Your flexibility to move your database to another platform begins to approach nil. There really isn't a standard for stored procedures et. al.. Once your logic is in the database, your are going to have a horrible time trying to move it to another database. And someday you are going to want to do that. Bank on it.
This stuff can kill your database server. When you had a million dollar mainframe and your app was running on an i386, putting the logic on the database made some sense. These days not only might your apps be on faster servers than your database, but scaling your app is generally a lot cheaper and easier and your lightweight app will probably process the business logic a lot faster.

There are always exceptions to every rule. I can think of a half-dozen reasons why some logic pieces really have to go in the database. And there are also many, many factors that go into database optimization and tuning, and if you haven't tuned in some other areas this one may be an insignificant blip. But over time the rule for DBA's has become put nearly everything in the database. Logic in the database is generally the case where I work, and it probably is where you work too.

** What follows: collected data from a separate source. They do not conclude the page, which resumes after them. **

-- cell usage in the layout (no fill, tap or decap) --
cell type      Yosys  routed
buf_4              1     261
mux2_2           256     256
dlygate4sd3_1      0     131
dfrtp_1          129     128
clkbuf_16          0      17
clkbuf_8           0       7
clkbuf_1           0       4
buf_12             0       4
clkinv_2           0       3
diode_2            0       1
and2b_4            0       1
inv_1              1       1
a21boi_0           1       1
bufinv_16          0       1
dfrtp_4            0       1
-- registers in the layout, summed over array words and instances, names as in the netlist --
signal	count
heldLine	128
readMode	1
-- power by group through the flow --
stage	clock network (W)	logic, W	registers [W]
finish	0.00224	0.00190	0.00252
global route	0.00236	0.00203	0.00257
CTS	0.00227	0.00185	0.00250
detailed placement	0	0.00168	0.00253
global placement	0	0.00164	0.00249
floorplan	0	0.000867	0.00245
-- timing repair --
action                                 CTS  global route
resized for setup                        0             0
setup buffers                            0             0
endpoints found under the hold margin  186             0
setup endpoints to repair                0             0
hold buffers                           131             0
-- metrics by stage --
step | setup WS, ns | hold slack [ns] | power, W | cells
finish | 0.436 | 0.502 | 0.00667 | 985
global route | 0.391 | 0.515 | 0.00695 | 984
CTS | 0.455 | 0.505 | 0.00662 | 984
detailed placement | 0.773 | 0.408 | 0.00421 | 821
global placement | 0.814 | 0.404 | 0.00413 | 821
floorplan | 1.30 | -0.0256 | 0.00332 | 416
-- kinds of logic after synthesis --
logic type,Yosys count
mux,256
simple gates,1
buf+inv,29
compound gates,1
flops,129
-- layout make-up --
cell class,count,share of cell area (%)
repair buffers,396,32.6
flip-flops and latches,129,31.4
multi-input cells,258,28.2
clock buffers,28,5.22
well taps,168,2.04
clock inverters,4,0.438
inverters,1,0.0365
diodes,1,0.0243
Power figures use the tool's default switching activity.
### src/rtl/decode_if.sv
// Decode bus from the top level to the group decoders
`timescale 1ns/1ps
`include "cpu_decode_consts.svh"

interface decode_if;
  logic [`INSTR_WIDTH-1:0] instr;
  logic [`STEP_WIDTH-1:0]  step;
  logic                    zero;
  logic                    carry;
  logic                    odd;

  // Top level drives, group decoders listen
  modport source (
    output instr, step, zero, carry, odd
  );

  modport sink (
    input instr, step, zero, carry, odd
  );
endinterface

### src/rtl/instruction_decoder.sv
// Microcode decoder top level
// Fetch steps, group decoder merge, NOP fallback and the registered control word
`timescale 1ns/1ps
`include "cpu_decode_consts.svh"

module instruction_decoder (
  input  logic                        i_clk,
  input  logic                        i_rst_n,
  input  logic [`INSTR_WIDTH-1:0]     i_instruction,
  input  logic [`STEP_WIDTH-1:0]      i_step,
  input  logic                        i_zero,
  input  logic                        i_carry,
  input  logic                        i_odd,
  output logic [`CTRL_WORD_WIDTH-1:0] o_control_word
);

  cpu_decode_pkg::ctrl_word_u  xfer_word;
  cpu_decode_pkg::ctrl_word_u  alu_word;
  cpu_decode_pkg::ctrl_word_u  br_word;
  cpu_decode_pkg::ctrl_word_u  next_word;
  logic                        xfer_claim;
  logic                        alu_claim;
  logic                        br_claim;
  logic [`CTRL_WORD_WIDTH-1:0] ctrl_q;

  decode_if dec_bus ();

  assign dec_bus.instr = i_instruction;
  assign dec_bus.step  = i_step;
  assign dec_bus.zero  = i_zero;
  assign dec_bus.carry = i_carry;
  assign dec_bus.odd   = i_odd;

  transfer_decoder xfer_i (
    .bus     (dec_bus.sink),
    .o_claim (xfer_claim),
    .o_word  (xfer_word)
  );

  alu_op_decoder alu_i (
    .bus     (dec_bus.sink),
    .o_claim (alu_claim),
    .o_word  (alu_word)
  );

  branch_decoder br_i (
    .bus     (dec_bus.sink),
    .o_claim (br_claim),
    .o_word  (br_word)
  );

  always_comb begin
    next_word.raw = '0;
    case (i_step)
      // Every instruction starts by loading the opcode from PC and bumping PC
      `STEP_WIDTH'(0): begin
        next_word.f.mi = 1'b1;
        next_word.f.co = 1'b1;
      end
      `STEP_WIDTH'(1): begin
        next_word.f.ro = 1'b1;
        next_word.f.ii = 1'b1;
        next_word.f.ce = 1'b1;
      end
      default: begin
        // Groups are disjoint and an idle group drives zero, so OR is enough
        if (xfer_claim || alu_claim || br_claim) begin
          next_word.raw = xfer_word.raw | alu_word.raw | br_word.raw;
        end else if (i_step == `STEP_WIDTH'(2)) begin
          next_word.f.adv = 1'b1;
        end
      end
    endcase
  end

  always_ff @(posedge i_clk) begin
    if (!i_rst_n) begin
      ctrl_q <= '0;
    end else begin
      ctrl_q <= next_word.raw;
    end
  end

  assign o_control_word = ctrl_q;

endmodule

### src/rtl/branch_decoder.sv
// Branch group decoder
// Micro-steps for JMP, the flag-conditional jumps and HALT
`timescale 1ns/1ps
`include "cpu_decode_consts.svh"

module branch_decoder (
  decode_if.sink                     bus,
  output logic                       o_claim,
  output cpu_decode_pkg::ctrl_word_u o_word
);

  logic is_jump;
  logic is_halt;
  logic take;

  assign is_jump = bus.instr inside {[`OP_JMP:`OP_JIO]};
  assign is_halt = (bus.instr == `OP_HALT);
  assign o_claim = is_jump | is_halt;

  // JMP is treated as a jump whose condition always holds
  always_comb begin
    case (bus.instr)
      `OP_JIZ: take = bus.zero;
      `OP_JIC: take = bus.carry;
      `OP_JIO: take = bus.odd;
      default: take = 1'b1;
    endcase
  end

  always_comb begin
    o_word.raw = '0;
    case (bus.step)
      `STEP_WIDTH'(2): begin
        if (is_jump) begin
          o_word.f.mi  = 1'b1;
          o_word.f.co  = 1'b1;
          o_word.f.ce  = 1'b1;
          // A failed test ends here with the address word already skipped
          o_word.f.adv = ~take;
        end else if (is_halt) begin
          o_word.f.hlt = 1'b1;
        end
      end
      `STEP_WIDTH'(3): begin
        if (is_jump) begin
          o_word.f.ro  = 1'b1;
          o_word.f.j   = 1'b1;
          o_word.f.adv = 1'b1;
        end
      end
      default: o_word.raw = '0;
    endcase
  end

endmodule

I’ve been involved in two projects with our IT group where the web site created ended up getting a good bit of traffic. In each instance the database (Microsoft SQL Server) croaked. The answer always seemed to be to throw more money at the database. In one case GIS was able to keep hitting the “dead” database (we were using straight SQL and applying logic on the application end) while another group’s stored procedures were maxing out the CPU and timing out. I actually listened to a DBA in one postmortem meeting state SQL Server just can’t handle more than ~60-70 concurrent connections.* The solution to that one was to periodically spit out straight HTML from the database rather than hit the live data. Which will certainly work, but my brain cried a little when I heard that.

I’ve got a MS SQL server that handles a lot of data throughput (much of it hefty vector GIS data) and a ton of web traffic on a fairly old box supporting a few dozen web sites, and it has never crashed due to traffic. Right now is a plain-old day and it has 343 user connections. In the past minute it did 2,869 SQL transactions (~48 a second, damn you SDE). These numbers are down considerably, as some of our apps are hitting a new SQL box we’re transitioning to, and others still have been upgraded to PostgreSQL/PostGIS. Still, by all accounts it’s a busy little SQL Server box. I would like to credit our SDE administrator’s brilliance for its performance, but I give more credit to what the database server isn’t doing.**

Maybe your server isn’t going to get a whole lot of traffic and this stuff just won’t matter, or maybe other performance factors are much more important in your environment. But as a general rule of thumb, in my opinion, put in some serious thought before you drop anything in your database that doesn’t look like a table.

To his credit, he said it with a straight face.
*I would, however, rate her brilliance a close second.